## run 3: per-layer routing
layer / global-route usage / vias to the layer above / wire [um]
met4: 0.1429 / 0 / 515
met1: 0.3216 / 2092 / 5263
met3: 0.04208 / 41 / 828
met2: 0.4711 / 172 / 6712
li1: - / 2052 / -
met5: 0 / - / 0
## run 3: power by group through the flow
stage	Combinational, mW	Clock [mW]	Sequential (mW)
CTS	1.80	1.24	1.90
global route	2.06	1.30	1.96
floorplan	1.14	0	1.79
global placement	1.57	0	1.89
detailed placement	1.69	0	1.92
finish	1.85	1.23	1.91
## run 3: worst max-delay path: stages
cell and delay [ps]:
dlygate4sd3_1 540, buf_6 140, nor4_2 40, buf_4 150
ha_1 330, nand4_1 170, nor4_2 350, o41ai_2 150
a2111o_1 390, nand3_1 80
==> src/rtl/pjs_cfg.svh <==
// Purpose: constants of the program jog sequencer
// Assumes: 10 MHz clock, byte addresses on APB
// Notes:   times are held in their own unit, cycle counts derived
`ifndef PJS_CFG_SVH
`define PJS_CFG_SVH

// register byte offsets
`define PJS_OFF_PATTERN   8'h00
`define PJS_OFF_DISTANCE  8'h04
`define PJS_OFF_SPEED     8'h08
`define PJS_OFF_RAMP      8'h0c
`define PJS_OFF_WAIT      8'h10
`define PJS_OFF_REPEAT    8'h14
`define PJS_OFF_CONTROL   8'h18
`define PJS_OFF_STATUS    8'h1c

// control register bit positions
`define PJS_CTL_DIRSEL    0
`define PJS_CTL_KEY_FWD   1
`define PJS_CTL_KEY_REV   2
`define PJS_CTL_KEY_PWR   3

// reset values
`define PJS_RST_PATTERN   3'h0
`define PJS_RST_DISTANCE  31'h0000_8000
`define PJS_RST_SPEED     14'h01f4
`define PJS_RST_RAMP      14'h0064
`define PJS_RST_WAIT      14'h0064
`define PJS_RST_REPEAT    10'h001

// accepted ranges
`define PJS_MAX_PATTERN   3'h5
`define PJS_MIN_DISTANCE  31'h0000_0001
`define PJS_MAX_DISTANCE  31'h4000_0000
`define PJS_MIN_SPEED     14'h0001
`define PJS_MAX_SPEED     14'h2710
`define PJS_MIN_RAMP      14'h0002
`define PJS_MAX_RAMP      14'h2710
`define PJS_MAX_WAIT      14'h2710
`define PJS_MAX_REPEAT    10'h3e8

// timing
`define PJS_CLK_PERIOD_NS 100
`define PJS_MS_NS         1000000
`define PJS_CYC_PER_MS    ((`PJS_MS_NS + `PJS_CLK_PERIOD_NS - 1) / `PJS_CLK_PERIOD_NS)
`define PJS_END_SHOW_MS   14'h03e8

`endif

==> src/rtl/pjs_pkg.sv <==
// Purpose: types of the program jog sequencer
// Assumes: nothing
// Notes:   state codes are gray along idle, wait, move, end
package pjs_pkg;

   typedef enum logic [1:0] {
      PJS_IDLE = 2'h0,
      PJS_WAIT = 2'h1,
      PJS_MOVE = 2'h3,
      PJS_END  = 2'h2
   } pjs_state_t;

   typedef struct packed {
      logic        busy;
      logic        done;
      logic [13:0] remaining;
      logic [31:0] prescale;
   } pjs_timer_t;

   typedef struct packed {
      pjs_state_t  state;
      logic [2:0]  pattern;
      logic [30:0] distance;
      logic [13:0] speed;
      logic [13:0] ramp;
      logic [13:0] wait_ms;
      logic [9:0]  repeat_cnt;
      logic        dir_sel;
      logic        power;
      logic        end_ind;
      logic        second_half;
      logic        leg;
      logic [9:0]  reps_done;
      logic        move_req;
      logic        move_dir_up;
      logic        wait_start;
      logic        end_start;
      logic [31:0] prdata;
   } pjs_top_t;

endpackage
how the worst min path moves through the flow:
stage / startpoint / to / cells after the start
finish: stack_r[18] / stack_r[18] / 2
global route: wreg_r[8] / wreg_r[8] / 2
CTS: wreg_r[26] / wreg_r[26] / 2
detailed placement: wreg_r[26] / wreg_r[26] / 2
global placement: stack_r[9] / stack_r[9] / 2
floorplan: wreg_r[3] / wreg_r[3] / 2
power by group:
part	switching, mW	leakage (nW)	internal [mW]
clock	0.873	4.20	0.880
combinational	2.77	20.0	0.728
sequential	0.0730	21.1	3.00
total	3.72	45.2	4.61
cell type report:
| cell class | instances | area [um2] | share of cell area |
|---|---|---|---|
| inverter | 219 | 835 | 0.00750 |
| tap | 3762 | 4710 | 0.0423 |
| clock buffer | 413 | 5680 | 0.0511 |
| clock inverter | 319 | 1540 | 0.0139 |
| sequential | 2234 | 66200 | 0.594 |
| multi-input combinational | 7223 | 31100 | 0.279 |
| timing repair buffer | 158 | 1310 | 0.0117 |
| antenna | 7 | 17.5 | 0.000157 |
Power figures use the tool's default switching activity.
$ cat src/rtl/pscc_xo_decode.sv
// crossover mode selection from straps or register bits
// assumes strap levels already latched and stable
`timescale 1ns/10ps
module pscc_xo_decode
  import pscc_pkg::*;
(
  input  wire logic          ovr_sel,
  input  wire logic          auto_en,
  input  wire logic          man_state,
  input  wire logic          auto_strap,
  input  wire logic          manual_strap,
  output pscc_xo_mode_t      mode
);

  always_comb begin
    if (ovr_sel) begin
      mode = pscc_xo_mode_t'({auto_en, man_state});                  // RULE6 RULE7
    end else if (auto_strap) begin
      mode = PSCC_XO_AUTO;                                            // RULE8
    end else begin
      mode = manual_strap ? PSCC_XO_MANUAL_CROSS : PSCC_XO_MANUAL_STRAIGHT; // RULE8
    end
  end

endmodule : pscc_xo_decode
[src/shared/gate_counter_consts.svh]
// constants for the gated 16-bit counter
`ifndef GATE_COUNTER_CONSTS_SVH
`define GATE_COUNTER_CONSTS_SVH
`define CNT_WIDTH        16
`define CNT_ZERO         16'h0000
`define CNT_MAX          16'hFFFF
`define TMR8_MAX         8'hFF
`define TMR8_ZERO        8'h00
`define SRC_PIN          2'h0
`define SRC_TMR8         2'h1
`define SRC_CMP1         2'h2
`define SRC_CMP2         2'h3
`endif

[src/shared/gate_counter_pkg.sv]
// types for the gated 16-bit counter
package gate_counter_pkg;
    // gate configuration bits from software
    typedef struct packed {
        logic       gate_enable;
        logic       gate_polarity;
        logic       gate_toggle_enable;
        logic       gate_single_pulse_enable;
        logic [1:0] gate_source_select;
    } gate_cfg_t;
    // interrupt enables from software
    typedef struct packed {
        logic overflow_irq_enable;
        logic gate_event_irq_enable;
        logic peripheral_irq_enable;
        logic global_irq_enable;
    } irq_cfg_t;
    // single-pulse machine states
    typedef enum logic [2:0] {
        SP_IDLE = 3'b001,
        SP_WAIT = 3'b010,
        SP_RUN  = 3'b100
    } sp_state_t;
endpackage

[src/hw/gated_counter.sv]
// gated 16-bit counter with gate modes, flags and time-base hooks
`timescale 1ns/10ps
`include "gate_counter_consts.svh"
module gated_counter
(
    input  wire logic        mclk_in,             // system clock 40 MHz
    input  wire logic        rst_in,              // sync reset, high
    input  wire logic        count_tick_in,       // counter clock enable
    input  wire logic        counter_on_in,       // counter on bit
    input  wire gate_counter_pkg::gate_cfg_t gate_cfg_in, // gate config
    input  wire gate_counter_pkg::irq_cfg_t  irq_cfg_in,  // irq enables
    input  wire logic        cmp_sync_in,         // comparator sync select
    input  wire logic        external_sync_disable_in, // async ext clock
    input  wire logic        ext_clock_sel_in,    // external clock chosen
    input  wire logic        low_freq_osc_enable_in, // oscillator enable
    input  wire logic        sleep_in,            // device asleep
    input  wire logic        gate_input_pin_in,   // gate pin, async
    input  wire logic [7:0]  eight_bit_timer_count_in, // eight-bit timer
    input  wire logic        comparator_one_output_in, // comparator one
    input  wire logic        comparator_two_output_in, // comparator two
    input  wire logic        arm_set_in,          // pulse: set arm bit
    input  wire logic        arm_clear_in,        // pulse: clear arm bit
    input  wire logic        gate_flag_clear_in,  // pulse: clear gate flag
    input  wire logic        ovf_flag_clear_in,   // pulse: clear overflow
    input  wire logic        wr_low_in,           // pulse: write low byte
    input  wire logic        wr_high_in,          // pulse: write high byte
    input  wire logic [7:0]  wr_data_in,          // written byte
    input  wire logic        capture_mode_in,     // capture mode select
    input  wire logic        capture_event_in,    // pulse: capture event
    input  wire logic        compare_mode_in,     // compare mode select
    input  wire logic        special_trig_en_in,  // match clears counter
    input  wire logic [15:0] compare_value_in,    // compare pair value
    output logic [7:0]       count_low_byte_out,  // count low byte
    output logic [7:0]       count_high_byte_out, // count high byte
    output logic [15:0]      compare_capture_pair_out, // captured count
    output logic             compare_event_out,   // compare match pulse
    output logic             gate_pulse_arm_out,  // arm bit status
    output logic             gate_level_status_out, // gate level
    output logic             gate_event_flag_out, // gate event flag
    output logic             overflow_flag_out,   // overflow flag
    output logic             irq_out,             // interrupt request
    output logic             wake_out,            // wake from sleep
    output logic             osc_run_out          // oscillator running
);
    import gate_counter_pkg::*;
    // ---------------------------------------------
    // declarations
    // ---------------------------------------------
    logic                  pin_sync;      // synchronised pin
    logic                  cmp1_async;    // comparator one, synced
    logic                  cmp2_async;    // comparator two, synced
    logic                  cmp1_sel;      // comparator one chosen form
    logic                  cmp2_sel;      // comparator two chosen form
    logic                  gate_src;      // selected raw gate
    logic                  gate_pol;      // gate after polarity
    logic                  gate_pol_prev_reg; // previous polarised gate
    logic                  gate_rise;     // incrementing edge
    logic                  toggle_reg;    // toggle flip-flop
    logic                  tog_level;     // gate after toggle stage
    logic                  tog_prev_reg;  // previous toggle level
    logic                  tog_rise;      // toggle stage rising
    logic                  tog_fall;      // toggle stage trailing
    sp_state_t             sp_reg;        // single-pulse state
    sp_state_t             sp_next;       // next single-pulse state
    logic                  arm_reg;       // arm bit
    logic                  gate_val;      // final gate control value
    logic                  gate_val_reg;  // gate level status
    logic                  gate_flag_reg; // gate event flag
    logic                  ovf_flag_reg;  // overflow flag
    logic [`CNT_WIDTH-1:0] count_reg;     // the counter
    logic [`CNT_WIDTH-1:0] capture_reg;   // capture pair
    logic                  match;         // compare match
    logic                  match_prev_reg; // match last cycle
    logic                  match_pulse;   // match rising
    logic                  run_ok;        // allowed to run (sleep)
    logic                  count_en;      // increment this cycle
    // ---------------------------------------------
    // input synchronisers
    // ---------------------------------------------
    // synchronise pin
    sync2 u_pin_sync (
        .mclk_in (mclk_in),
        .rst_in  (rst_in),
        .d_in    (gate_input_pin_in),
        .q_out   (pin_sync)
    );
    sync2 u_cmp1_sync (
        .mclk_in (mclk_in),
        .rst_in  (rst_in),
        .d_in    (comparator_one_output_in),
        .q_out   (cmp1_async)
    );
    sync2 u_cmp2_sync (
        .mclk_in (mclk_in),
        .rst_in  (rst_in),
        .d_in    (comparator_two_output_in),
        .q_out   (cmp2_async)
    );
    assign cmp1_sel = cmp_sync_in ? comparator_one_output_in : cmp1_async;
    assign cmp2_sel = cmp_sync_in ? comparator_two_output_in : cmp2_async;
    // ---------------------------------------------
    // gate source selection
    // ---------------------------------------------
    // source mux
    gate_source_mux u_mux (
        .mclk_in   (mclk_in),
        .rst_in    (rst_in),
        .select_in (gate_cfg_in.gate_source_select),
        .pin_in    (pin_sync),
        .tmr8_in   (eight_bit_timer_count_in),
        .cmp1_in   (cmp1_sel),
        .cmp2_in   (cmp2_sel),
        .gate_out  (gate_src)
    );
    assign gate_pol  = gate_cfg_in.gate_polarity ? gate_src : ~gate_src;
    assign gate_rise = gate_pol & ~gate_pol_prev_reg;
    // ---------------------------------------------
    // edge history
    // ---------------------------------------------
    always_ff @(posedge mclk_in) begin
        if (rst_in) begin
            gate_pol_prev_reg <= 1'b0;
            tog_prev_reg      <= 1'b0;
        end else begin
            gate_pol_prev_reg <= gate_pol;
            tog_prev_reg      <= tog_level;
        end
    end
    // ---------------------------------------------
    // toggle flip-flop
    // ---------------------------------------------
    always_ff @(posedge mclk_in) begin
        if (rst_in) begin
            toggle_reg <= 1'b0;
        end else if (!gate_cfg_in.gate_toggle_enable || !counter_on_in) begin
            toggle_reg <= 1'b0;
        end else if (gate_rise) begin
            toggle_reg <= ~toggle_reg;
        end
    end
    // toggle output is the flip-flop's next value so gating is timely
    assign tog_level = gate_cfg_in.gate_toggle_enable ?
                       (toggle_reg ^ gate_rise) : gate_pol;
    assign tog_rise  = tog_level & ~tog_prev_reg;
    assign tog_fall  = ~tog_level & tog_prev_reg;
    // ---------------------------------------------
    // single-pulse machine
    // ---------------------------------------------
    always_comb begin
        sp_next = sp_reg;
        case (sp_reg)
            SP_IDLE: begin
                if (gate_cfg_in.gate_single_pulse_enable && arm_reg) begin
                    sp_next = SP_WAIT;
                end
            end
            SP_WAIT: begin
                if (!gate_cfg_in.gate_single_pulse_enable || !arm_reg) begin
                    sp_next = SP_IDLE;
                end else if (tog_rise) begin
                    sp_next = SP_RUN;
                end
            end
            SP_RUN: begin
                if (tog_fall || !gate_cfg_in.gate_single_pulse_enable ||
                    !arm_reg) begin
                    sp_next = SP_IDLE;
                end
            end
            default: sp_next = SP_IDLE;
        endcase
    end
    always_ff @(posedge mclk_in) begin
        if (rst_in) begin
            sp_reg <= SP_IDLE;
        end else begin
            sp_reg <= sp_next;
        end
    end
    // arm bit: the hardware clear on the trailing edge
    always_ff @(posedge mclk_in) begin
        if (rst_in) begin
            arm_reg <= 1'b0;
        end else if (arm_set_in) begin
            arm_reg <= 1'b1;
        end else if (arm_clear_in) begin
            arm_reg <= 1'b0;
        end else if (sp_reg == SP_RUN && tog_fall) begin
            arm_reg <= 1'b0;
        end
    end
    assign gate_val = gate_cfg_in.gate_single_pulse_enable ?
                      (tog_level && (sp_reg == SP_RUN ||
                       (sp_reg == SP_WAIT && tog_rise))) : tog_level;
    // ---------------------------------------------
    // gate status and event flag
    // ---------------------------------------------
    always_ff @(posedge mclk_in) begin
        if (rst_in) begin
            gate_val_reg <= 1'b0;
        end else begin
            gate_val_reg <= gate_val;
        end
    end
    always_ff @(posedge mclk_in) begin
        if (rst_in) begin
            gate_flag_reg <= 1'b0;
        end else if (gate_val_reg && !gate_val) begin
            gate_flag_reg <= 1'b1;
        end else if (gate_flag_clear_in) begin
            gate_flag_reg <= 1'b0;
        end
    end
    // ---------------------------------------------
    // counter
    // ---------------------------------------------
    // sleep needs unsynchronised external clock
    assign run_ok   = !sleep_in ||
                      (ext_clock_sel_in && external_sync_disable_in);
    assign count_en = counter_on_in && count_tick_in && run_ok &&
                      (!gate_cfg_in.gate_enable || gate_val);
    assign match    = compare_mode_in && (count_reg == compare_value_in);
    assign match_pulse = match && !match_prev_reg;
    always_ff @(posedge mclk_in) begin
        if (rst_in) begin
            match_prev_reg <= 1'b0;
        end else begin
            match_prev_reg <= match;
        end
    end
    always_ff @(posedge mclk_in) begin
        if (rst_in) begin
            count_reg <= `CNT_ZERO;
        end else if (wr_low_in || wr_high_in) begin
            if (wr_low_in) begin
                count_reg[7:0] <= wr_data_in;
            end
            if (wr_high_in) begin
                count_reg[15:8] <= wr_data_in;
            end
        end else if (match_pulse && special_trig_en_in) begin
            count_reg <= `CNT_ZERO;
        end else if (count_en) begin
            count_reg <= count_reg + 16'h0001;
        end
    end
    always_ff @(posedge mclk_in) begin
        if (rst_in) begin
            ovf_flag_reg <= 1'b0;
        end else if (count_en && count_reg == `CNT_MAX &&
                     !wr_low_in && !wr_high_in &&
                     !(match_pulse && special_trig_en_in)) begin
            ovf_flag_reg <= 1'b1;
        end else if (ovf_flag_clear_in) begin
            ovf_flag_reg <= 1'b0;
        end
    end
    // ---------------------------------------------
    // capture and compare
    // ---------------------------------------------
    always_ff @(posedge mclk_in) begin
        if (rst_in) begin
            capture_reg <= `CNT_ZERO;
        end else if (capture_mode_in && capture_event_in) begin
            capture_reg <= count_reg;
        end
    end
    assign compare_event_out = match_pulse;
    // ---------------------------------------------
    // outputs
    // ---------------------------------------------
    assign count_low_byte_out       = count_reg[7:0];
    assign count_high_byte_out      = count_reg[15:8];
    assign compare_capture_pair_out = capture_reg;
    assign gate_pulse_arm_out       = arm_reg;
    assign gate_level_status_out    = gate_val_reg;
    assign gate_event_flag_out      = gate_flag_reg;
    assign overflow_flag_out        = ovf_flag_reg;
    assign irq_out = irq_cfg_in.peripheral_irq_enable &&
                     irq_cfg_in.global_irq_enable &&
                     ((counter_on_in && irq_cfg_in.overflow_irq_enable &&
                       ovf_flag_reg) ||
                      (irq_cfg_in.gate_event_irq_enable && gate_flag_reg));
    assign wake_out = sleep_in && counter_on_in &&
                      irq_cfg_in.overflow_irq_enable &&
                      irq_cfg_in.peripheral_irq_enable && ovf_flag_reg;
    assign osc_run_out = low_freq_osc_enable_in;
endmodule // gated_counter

________

### What the task asks
All lines with the string "buffer" must be copied from the data.

### Answer to this task
| clock buffer | 413 | 5680 | 0.0511 |
| timing repair buffer | 158 | 1310 | 0.0117 |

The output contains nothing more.